Despondent without Brian, Stewie goes with Vinnie to the toy store, where he sees, against all odds, himself from the past. This Stewie has travelled into the future - our Stewie’s present; bear with me - to pre-buy a toy that will quickly sell out. Stewie follows him, aware that in his backpack is the return pad for the time travel machine in past Stewie’s bedroom, so that if he can get it, he can (deep breath) return to the time machine in the past, use it to go a little forward in that past’s future to save Brian and then return to his own present with Brian still alive. With me so far? Tough. You should have paid more attention during temporal mechanics class. What? You didn’t take temporal mechanics? What kind of Starfleet cadet are you? What? Well in that case, sir, these gentlemen from Starfleet Security need to speak to you...

Anyway, the plan works brilliantly and Brian is saved, whereupon the “future” Stewie, his time line now defunct, vanishes, leaving the current Stewie (back in the present - you know what, this is getting tiring and confusing. Thank god it’s nearly over) wondering why Brian is making such a fuss of him on Christmas morning. With the timelines restored, Vinnie vanishes, never having been associated with the Griffins in the first place, and all is well in the world again.

Notes

Really, this is less of a Christmas story and more of a perhaps bowing to pressure to bring Brian back (though it may all have been planned, who knows?) and as the former it really doesn’t work. They would have been better just making it the Brian-comes-back story and leaving it at that, though mixing this in as a Christmas episode does work on some levels. The “main story”, if you will, sucks balls and is nothing more than an opportunity for Seth to spout his often hateful racist and religiously intolerant rhetoric; it’s wrapped up about ten minutes into the episode and is, really, throwaway and not at all important to the episode. It’s hardly even linked.

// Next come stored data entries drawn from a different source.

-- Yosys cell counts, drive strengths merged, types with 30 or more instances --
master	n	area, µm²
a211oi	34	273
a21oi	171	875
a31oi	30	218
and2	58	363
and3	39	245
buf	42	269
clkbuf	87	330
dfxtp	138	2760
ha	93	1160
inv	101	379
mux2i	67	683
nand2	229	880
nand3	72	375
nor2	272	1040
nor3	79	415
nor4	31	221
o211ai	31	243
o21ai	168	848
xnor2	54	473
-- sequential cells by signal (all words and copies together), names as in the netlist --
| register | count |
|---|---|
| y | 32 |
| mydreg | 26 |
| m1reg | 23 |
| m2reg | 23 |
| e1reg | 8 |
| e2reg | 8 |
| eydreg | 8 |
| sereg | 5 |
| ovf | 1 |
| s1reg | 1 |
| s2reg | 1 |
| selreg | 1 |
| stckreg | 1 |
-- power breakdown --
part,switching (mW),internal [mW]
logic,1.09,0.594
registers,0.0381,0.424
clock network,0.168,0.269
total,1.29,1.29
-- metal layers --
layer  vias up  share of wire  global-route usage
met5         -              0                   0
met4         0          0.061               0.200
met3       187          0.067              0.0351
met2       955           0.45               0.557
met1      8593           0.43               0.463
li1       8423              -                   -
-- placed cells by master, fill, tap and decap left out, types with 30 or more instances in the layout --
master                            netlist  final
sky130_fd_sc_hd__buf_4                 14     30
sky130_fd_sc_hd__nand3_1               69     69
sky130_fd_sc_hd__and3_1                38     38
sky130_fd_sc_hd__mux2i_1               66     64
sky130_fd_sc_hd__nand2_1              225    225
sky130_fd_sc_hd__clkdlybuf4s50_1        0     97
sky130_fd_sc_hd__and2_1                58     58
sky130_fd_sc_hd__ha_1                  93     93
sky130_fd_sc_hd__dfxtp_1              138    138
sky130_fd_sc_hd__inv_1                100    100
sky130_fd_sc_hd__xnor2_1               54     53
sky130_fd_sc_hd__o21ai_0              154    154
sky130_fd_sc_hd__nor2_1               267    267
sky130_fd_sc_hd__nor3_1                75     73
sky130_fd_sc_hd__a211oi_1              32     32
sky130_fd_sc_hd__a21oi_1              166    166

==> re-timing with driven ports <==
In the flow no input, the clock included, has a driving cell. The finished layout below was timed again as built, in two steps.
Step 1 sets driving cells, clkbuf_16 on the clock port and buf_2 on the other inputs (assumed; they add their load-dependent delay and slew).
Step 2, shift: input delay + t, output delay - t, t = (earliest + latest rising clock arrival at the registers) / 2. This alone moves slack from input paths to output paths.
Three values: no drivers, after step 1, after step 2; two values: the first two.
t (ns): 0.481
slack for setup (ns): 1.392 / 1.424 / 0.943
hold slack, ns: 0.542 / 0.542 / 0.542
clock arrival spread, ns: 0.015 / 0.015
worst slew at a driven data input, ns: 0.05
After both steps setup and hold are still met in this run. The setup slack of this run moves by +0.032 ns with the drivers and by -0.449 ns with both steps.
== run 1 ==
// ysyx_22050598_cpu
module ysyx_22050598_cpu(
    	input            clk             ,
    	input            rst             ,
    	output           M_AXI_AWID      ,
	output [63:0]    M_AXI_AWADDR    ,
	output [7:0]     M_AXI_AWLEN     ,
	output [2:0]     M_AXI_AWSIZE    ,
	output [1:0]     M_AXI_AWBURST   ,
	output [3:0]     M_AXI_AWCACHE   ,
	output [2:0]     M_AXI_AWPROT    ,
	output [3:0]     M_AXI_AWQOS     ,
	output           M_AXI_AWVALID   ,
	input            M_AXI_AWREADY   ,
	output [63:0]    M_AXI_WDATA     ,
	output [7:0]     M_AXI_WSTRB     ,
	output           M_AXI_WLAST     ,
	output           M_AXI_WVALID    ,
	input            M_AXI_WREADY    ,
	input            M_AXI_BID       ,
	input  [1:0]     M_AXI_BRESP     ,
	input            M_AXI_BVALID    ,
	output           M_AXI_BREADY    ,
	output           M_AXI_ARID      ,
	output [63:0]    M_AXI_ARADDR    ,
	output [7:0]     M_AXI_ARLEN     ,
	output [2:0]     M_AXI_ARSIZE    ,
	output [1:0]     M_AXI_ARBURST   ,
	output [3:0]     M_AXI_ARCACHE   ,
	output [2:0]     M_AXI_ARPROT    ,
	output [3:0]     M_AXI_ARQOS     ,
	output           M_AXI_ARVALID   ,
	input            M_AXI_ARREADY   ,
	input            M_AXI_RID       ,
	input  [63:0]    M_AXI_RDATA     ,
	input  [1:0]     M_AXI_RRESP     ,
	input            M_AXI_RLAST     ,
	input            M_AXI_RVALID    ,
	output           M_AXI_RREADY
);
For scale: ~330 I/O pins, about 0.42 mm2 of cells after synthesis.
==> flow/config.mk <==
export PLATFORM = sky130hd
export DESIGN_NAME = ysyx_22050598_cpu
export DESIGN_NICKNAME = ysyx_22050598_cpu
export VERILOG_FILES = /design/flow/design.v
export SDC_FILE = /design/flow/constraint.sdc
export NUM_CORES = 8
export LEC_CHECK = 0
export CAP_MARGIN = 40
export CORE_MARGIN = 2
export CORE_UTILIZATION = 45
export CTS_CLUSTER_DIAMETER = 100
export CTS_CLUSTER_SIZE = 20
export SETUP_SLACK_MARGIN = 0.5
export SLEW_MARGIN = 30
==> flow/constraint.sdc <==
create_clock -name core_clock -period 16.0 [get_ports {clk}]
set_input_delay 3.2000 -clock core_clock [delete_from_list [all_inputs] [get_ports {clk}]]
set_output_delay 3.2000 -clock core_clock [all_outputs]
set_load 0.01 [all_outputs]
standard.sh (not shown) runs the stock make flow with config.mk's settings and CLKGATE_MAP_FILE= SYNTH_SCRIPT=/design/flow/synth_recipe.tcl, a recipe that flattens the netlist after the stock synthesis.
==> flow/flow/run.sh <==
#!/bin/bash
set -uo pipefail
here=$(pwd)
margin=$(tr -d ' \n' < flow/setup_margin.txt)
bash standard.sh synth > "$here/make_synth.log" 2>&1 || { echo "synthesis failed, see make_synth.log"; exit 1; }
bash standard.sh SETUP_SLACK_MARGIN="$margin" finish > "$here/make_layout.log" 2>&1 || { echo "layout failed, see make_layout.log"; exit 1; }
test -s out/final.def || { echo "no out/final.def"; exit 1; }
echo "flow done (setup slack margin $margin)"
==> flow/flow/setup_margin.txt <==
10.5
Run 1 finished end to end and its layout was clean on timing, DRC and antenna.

But it’s great to see Brian back. I had thought - along with millions of others, no doubt - that it was a stupid, almost suicidal move to kill Brian off. Yes, the shock value was there, but just as Star Trek realised you can’t kill a major character off just like that and not get furious feedback from the fans (and even Arthur Conan Doyle found his out a hundred years earlier) Seth must have known it couldn’t be a permanent exit. Whether people took to Brian’s replacement or not I don’t know; Vinny was all right but a bit cliched and I didn’t see him do much in the handful of episodes he was in. And his efforts o emulate Brian for Stewie, while laudable on one level, are really just painful. The Griffins without a dog would have been just as effective.

As usual, nothing for the rest of the family to do. I’m not sure Meg even spoke - maybe had one or two lines - Chris was as useless as ever and even Lois had little to say or do. At least Peter didn’t take over the episode, though he was given time to crap all over it with, as I said above, some very unnecessary and frankly horrible scenes which I did not find at all funny, nor appropriate for a Christmas episode. Yeah, yeah, my knickers are untwisted, but still, there’s no need for that kind of thing I feel.

I’d rate this as a total failure if it wasn’t for the subplot (which I consider really the main plot, despite the title) which rescues it and makes it watchable, even good. But never a Christmas episode. Without question, Brian and Stewie aside, the worst one I’ve reviewed here yet.